$ cat src/rtl/ple_pkg.sv
// Shared types and constants for the positional list engine.
// No dependencies; every other file of the block imports this package.
package ple_pkg;

  // Default list capacity and the index width that covers the full capacity range
  localparam int PLE_CAPACITY = 64;
  localparam int AT_W         = 11;
  localparam int DATA_W       = 32;
  localparam int POS_W        = 16;
  localparam int CNT_OUT_W    = 7;

  // Input command codes
  typedef enum logic [1:0] {
    CMD_INSERT = 2'd0,
    CMD_READ   = 2'd1,
    CMD_DELETE = 2'd2
  } cmd_t;

  // Result status codes
  typedef enum logic [1:0] {
    ST_DONE  = 2'd0,
    ST_RANGE = 2'd1,
    ST_FULL  = 2'd2,
    ST_NEG   = 2'd3
  } status_t;

  // Controller states
  typedef enum logic {
    S_IDLE = 1'b0,
    S_READ = 1'b1
  } state_t;

  // Operation broadcast to every cell of the row
  typedef enum logic [2:0] {
    CELL_HOLD     = 3'd0,
    CELL_INSERT   = 3'd1,
    CELL_DELETE   = 3'd2,
    CELL_RD_LOAD  = 3'd3,
    CELL_RD_SHIFT = 3'd4
  } cell_op_t;

  typedef struct packed {
    cell_op_t            op;
    logic [AT_W-1:0]     at;
    logic [DATA_W-1:0]   data;
  } cell_ctl_t;

endpackage

$ cat src/rtl/ple_ctrl.sv
// Command decoder, entry count and result register of the positional list engine.
// Depends on ple_pkg; drives the control word shared by all cells.
module ple_ctrl #(
  parameter int CAPACITY = ple_pkg::PLE_CAPACITY
) (
  input  logic                          clk,
  input  logic                          rst,
  input  logic                          s_tvalid,
  output logic                          s_tready,
  input  logic [1:0]                    command,
  input  logic [ple_pkg::POS_W-1:0]     position,
  input  logic [ple_pkg::DATA_W-1:0]    value,
  output logic                          m_tvalid,
  input  logic                          m_tready,
  output logic [ple_pkg::DATA_W-1:0]    read_value,
  output logic [1:0]                    status,
  output logic [ple_pkg::CNT_OUT_W-1:0] entry_count,
  input  logic [ple_pkg::DATA_W-1:0]    rd_head,
  output ple_pkg::cell_ctl_t            cell_ctl
);
  import ple_pkg::*;

  localparam int CW    = $clog2(CAPACITY + 1);
  localparam int CMP_W = (CW > POS_W - 1) ? CW : POS_W - 1;

  state_t               state, state_next;
  logic [CW-1:0]        count, count_next;
  logic [CW-1:0]        rem, rem_next;
  logic                 load_out;
  logic [DATA_W-1:0]    rv_next;
  status_t              st_next;

  logic                 out_free;
  logic                 accept;
  logic                 pos_neg;
  logic [CMP_W-1:0]     pos_u;
  logic [CMP_W-1:0]     cnt_u;
  logic                 in_range;
  logic                 full;
  logic [CMP_W-1:0]     at_u;
  cmd_t                 cmd;

  // Position checks against the current count
  assign cmd      = cmd_t'(command);
  assign pos_neg  = position[POS_W-1];
  assign pos_u    = CMP_W'(position[POS_W-2:0]);
  assign cnt_u    = CMP_W'(count);
  assign in_range = !pos_neg && (pos_u < cnt_u);
  assign full     = (count == CW'(CAPACITY));
  assign at_u     = (pos_u > cnt_u) ? cnt_u : pos_u;
  assign out_free = !m_tvalid || m_tready;
  assign accept   = s_tvalid && s_tready;

  // Next state
  always_comb begin
    state_next = state;
    unique case (state)
      S_IDLE: begin
        if (accept && cmd == CMD_READ && in_range) begin
          state_next = S_READ;
        end
      end
      S_READ: begin
        if (rem == '0 && out_free) begin
          state_next = S_IDLE;
        end
      end
      default: state_next = S_IDLE;
    endcase
  end

  // Outputs: cell control, count update, result word
  always_comb begin
    s_tready      = 1'b0;
    cell_ctl.op   = CELL_HOLD;
    cell_ctl.at   = AT_W'(at_u);
    cell_ctl.data = value;
    count_next    = count;
    rem_next      = rem;
    load_out      = 1'b0;
    rv_next       = '0;
    st_next       = ST_DONE;
    unique case (state)
      S_IDLE: begin
        s_tready = out_free;
        if (accept) begin
          load_out = 1'b1;
          unique case (cmd)
            CMD_INSERT: begin
              if (pos_neg) begin
                st_next = ST_NEG;
              end else if (full) begin
                st_next = ST_FULL;
              end else begin
                cell_ctl.op = CELL_INSERT;
                count_next  = count + 1'b1;
              end
            end
            CMD_READ: begin
              if (!in_range) begin
                st_next = ST_RANGE;
              end else begin
                cell_ctl.op = CELL_RD_LOAD;
                rem_next    = CW'(pos_u);
                load_out    = 1'b0;
              end
            end
            CMD_DELETE: begin
              if (!in_range) begin
                st_next = ST_RANGE;
              end else begin
                cell_ctl.op = CELL_DELETE;
                cell_ctl.at = AT_W'(pos_u);
                count_next  = count - 1'b1;
              end
            end
            default: begin
            end
          endcase
        end
      end
      S_READ: begin
        if (rem == '0) begin
          if (out_free) begin
            load_out = 1'b1;
            rv_next  = rd_head;
          end
        end else begin
          cell_ctl.op = CELL_RD_SHIFT;
          rem_next    = rem - 1'b1;
        end
      end
      default: begin
      end
    endcase
  end

  // Control registers
  always_ff @(posedge clk) begin
    if (rst) begin
      state    <= S_IDLE;
      count    <= '0;
      rem      <= '0;
      m_tvalid <= 1'b0;
    end else begin
      state <= state_next;
      count <= count_next;
      rem   <= rem_next;
      if (load_out) begin
        m_tvalid <= 1'b1;
      end else if (m_tready) begin
        m_tvalid <= 1'b0;
      end
    end
  end

  // Result word
  always_ff @(posedge clk) begin
    if (load_out) begin
      read_value  <= rv_next;
      status      <= st_next;
      entry_count <= CNT_OUT_W'(count_next);
    end
  end

  // Checks
  a_count_max: assert property (@(posedge clk) disable iff (rst)
    count <= CW'(CAPACITY))
    else $error("entry count above capacity");

  a_insert_grows: assert property (@(posedge clk) disable iff (rst)
    accept && cmd == CMD_INSERT && !pos_neg && !full |=> count == $past(count) + 1'b1)
    else $error("insert did not grow the list");

  a_read_enters: assert property (@(posedge clk) disable iff (rst)
    accept && cmd == CMD_READ && in_range |=> state == S_READ && !m_tvalid)
    else $error("in-range read did not start the read sweep");

  a_no_accept_busy: assert property (@(posedge clk) disable iff (rst)
    state == S_READ |-> !s_tready)
    else $error("input taken during a read sweep");

endmodule

$ cat config.mk
export PLATFORM = sky130hd
export DESIGN_NAME = ple_ctrl
export DESIGN_NICKNAME = d
export VERILOG_FILES = /design/src/rtl/ple_pkg.sv /design/src/rtl/ple_ctrl.sv
export SDC_FILE = /design/constraint.sdc
export NUM_CORES = 1
export LEC_CHECK = 0
export BUFFER_PORTS_ARGS = -buffer_cell sky130_fd_sc_hd__clkbuf_2
export CAP_MARGIN = 5
export CORE_MARGIN = 2
export CORE_UTILIZATION = 46
export CTS_CLUSTER_SIZE = 28
export DETAILED_ROUTE_END_ITERATION = 10
export GPL_ROUTABILITY_DRIVEN = 0
export PLACE_DENSITY = 0.84
export SLEW_MARGIN = 15
export SYNTH_ARGS = -nofsm -noshare
export SYNTH_HDL_FRONTEND = slang
export SYNTH_SLANG_ARGS = --single-unit
$ cat constraint.sdc
create_clock -name clk -period 4.5 [get_ports clk]
set_input_delay 0.9 -clock clk [delete_from_list [all_inputs] [get_ports clk]]
set_output_delay 0.9 -clock clk [all_outputs]
set_load 0.05 [all_outputs]
==> results.txt <==
----------------------------------------------------
[Run status]
  Outcome ... completed

[Power and ir drop]
  Peak supply drop ... 175 uV
  Leakage Power ... 1.72 nW
  Total Power Consumption ... 1.30 mW
  Pwr/cell area ... 320 mW/mm2

[Place]
  IO Port Bufs ... between 100 and 150
  Half-perimeter wire length of the detailed placement result ... approximately 6.8 mm
  Placed Cells ... 504
  Place WS ... roughly 0.6 ns

[Synth]
  Fraction of the yosys area taken by sequential cells ... 44.2%
  Distinct cell type count of the synthesized netlist ... 56
  Area fraction in compound gates after synthesis ... 11.8%
  Number of instances in the synthesized netlist ... between 300 and 400
  Synth Cell Area ... 0.00351 mm2
  Share of async-settable or async-resettable flops after synthesis ... 0%
  Most instantiated flip-flop cell in the synthesis netlist ... sky130_fd_sc_hd__edfxtp_1
  Ys Warns ... 0
  Synth Area in Adders ... 5.35%
  Fraction of synthesized area in multiplexers ... 5.17%
  Main combinational cell family by area after synthesis ... simple AND/OR/NAND/NOR gates
  Post-synthesis sequential element count ... 57
  Basic-gate share of the synthesized area counting and, or, nand and nor cells ... roughly a fifth
  Xor-xnor portion of the synthesized cell area ... less than 1%
  Post-synth EDFFs ... 41
  Mapped Avg Cell Area ... 10.2 um2

[Clock tree]
  Number of buffers between clock root and the deepest sink ... 2
  Total CTS buffers ... 9
  Clk root buf ... sky130_fd_sc_hd__clkbuf_8
  Post_cts resized ... 0
  Clock transition at path regs ... 0.07 ns
  CTS Hold Bufs ... 0
  Total number of H-tree levels ... 3
  Insertion delay to the later sink of the worst-skew pair ... 0.33 ns
  # Post-CTS Setup Buffers ... 0
  CTS tree ... done
  Number of clock sinks seen by CTS ... 57

[Global route]
  All-layer global routing usage ... 20.5%
  Largest net degree at the start of global routing ... 35
  Number of antenna violations at the first check in global routing ... 0
  Sum of overflow across all layers after global routing ... 0
  Number of global-route vias before repair ... 2,638
  Global-route wire length before repair ... 13.3 mm

[Layout]
  Area occupied by multi-input gates ... 0.00156 mm2
  Antenna cell count ... 0
  Post-layout nets ... 517
  Fraction of layout cells with a size suffix above 1 ... 33.7%
  Non-filler instance count after layout ... 520
  Area taken by flip-flops and latches ... ~0.0016 mm2
  Syn-to-layout area delta ... 15.9%
  Fill cells ... about 650
  Final Util ... between 50 and 60%

[Detailed routing]
  Average via count per standard cell ... 5.57
  Number of remaining DRC errors ... 0
  First drt pass iteration count ... 5
  Detailed router's first-iteration violation count ... 201
  Average wire per cell in the routed design ... 16.7 um
  Number of routed nets with antenna violations ... 0
  Routed wire length ... 8.70 mm
  Total vias in the final route ... around 2,900

[STA]
  Transition time at the pin with the least slew margin ... 0.646 ns
  Final Hold Fails ... 0
  Post-layout minimum cycle time ... 3.97 ns
  Setup repair after global routing missed its margin ... no
  Max frequency ... 252 MHz
  Final worst clock skew ... 0.0153 ns
  Final worst-path setup slack ... 0.534 ns
  Total count of max-transition violations in the final report ... 0
  Post-route setup TNS ... 0 ns
  Relative slew margins ... 56.6%
  Fin crit share ... between 80% and 90%
  Final setup violation count ... 0

[Min path]
  Type of the most critical hold path ... flip-flop to flip-flop

[Setup path]
  Largest fanout on the critical path ... 8
  Critical path type ... flip-flop to output port
  Endpoint type of the worst setup path ... output port
  Startpoint type of the worst setup path ... flip-flop
  Arrival time reported for the critical path endpoint ... approximately 3 ns
  Critical Path RT ... roughly 3.6 ns

[Die]
  Horizontal die dimension ... slightly above 90 um
  Starting Density ... 47.9%
  Height of the die ... slightly above 90 um
  Top-level port count ... between 150 and 200
  Full die area ... 0.00834 mm2
  Area inside the core boundary ... 0.00733 mm2
  Number of core rows ... 31

[Flow run]
  Max-cap violation count ... 0

----------------------------------------------------
-- where the power goes --
part	internal (mW)	switching (mW)	total, mW
logic	0.0484	0.139	0.187
registers	0.581	0.00570	0.586
clock network	0.316	0.214	0.530
-- cells in the final DEF, fill, tap and decap left out, types with 3 or more instances in the layout --
cell,count
sky130_fd_sc_hd__a211oi_1,3
sky130_fd_sc_hd__a21oi_1,14
sky130_fd_sc_hd__a22oi_1,3
sky130_fd_sc_hd__a31oi_1,5
sky130_fd_sc_hd__and2_1,32
sky130_fd_sc_hd__clkbuf_2,106
sky130_fd_sc_hd__clkbuf_8,9
sky130_fd_sc_hd__clkinv_4,3
sky130_fd_sc_hd__conb_1,4
sky130_fd_sc_hd__dfxtp_1,16
sky130_fd_sc_hd__edfxtp_1,41
sky130_fd_sc_hd__ha_1,15
sky130_fd_sc_hd__inv_1,17
sky130_fd_sc_hd__mux2_2,9
sky130_fd_sc_hd__mux2i_1,8
sky130_fd_sc_hd__nand2_1,15
sky130_fd_sc_hd__nand2b_1,5
sky130_fd_sc_hd__nand3_1,17
sky130_fd_sc_hd__nand4_1,3
sky130_fd_sc_hd__nor2_1,18
sky130_fd_sc_hd__nor3_1,10
sky130_fd_sc_hd__nor4_1,7
sky130_fd_sc_hd__o2111ai_1,3
sky130_fd_sc_hd__o21ai_0,5
sky130_fd_sc_hd__o21ai_1,3
sky130_fd_sc_hd__or3_1,3
sky130_fd_sc_hd__or4_1,3
sky130_fd_sc_hd__xnor2_1,3
-- layout make-up --
class                           instances  share of cell area, %
Tap cell                               99                   3.04
Clock buffer                            9                   3.04
Clock inverter                          7                   2.52
Inverter                               17                   1.57
Sequential cell                        57                   38.1
Multi-Input combinational cell        223                   38.3
Timing Repair Buffer                  108                   13.4
-- sequential cells by signal (all words and copies together) (netlist names) --
name	flops
read_value	32
count	7
entry_count	7
rem	7
status	2
m_tvalid	1
state	1
-- per-layer routing --
layer	vias up	routed length, um	global-route usage (%)
met5	-	0	0
met1	1315	3460	25.8
met3	18	995	6.72
met2	201	4080	32.8
met4	0	167	7.95
li1	1364	-	-
-- cells in the mapped netlist (all sizes together), types with 4 or more instances --
cell type | number | share of area, %
buf | 42 | 8.9
edfxtp | 41 | 35
and2 | 32 | 5.7
nor2 | 18 | 1.9
inv | 17 | 1.8
nand3 | 17 | 2.4
dfxtp | 16 | 9.1
ha | 15 | 5.3
nand2 | 15 | 1.6
a21oi | 14 | 2.0
nor3 | 12 | 2.0
clkbuf | 9 | 0.96
mux2 | 9 | 2.9
nor4 | 9 | 2.0
mux2i | 8 | 2.3
o21ai | 8 | 1.1
a31oi | 5 | 0.89
nand2b | 5 | 0.89
o2111ai | 4 | 1.2
-- per-stage QoR --
stage          instance area, um2  hold WS [ns]
2_1_floorplan                3520         0.483
3_3_place_gp                 3840         0.494
3_5_place_dp                 3840         0.511
4_1_cts                      4070         0.526
5_1_grt                      4070         0.548
6_report                     4070         0.527
-- cells by family (layout without fill, tap and decap cells) --
logic type / Yosys count / count (layout)
flops: 57 / 57
buf+inv: 68 / 141
compound gates: 57 / 57
mux: 17 / 17
fa+ha+maj: 15 / 15
xor+xnor: 3 / 3
other cells: 1 / 4
simple gates: 127 / 127
-- worst paths after layout --
check	from	end	slack, ns	cells past startpoint
min	rem[6]	rem[6]	0.53	2
min reg2reg	rem[6]	rem[6]	0.53	2
max reg2reg	count[6]	read_value[13]	1.20	8
max	count[6]	cell_ctl[43]	0.53	8
-- worst max-delay path: stages (launching register included) --
cell                        delay [ns]
sky130_fd_sc_hd__dfxtp_1          0.55
sky130_fd_sc_hd__inv_1            0.21
sky130_fd_sc_hd__ha_1             0.36
sky130_fd_sc_hd__a21oi_1          0.24
sky130_fd_sc_hd__o2111ai_2        0.24
sky130_fd_sc_hd__nor3_2           0.45
sky130_fd_sc_hd__a22oi_1          0.16
sky130_fd_sc_hd__nor3_1           0.18
sky130_fd_sc_hd__clkbuf_2         0.33
Note: power is estimated with default switching activity, not from simulation.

════

» What is being asked:
Each line from the start of the listing through the line with "output logic [ple_pkg::DATA_W-1:0]" is to be restated verbatim, both ends included.

» Response area:
$ cat src/rtl/ple_pkg.sv
// Shared types and constants for the positional list engine.
// No dependencies; every other file of the block imports this package.
package ple_pkg;

  // Default list capacity and the index width that covers the full capacity range
  localparam int PLE_CAPACITY = 64;
  localparam int AT_W         = 11;
  localparam int DATA_W       = 32;
  localparam int POS_W        = 16;
  localparam int CNT_OUT_W    = 7;

  // Input command codes
  typedef enum logic [1:0] {
    CMD_INSERT = 2'd0,
    CMD_READ   = 2'd1,
    CMD_DELETE = 2'd2
  } cmd_t;

  // Result status codes
  typedef enum logic [1:0] {
    ST_DONE  = 2'd0,
    ST_RANGE = 2'd1,
    ST_FULL  = 2'd2,
    ST_NEG   = 2'd3
  } status_t;

  // Controller states
  typedef enum logic {
    S_IDLE = 1'b0,
    S_READ = 1'b1
  } state_t;

  // Operation broadcast to every cell of the row
  typedef enum logic [2:0] {
    CELL_HOLD     = 3'd0,
    CELL_INSERT   = 3'd1,
    CELL_DELETE   = 3'd2,
    CELL_RD_LOAD  = 3'd3,
    CELL_RD_SHIFT = 3'd4
  } cell_op_t;

  typedef struct packed {
    cell_op_t            op;
    logic [AT_W-1:0]     at;
    logic [DATA_W-1:0]   data;
  } cell_ctl_t;

endpackage

$ cat src/rtl/ple_ctrl.sv
// Command decoder, entry count and result register of the positional list engine.
// Depends on ple_pkg; drives the control word shared by all cells.
module ple_ctrl #(
  parameter int CAPACITY = ple_pkg::PLE_CAPACITY
) (
  input  logic                          clk,
  input  logic                          rst,
  input  logic                          s_tvalid,
  output logic                          s_tready,
  input  logic [1:0]                    command,
  input  logic [ple_pkg::POS_W-1:0]     position,
  input  logic [ple_pkg::DATA_W-1:0]    value,
  output logic                          m_tvalid,
  input  logic                          m_tready,
  output logic [ple_pkg::DATA_W-1:0]    read_value,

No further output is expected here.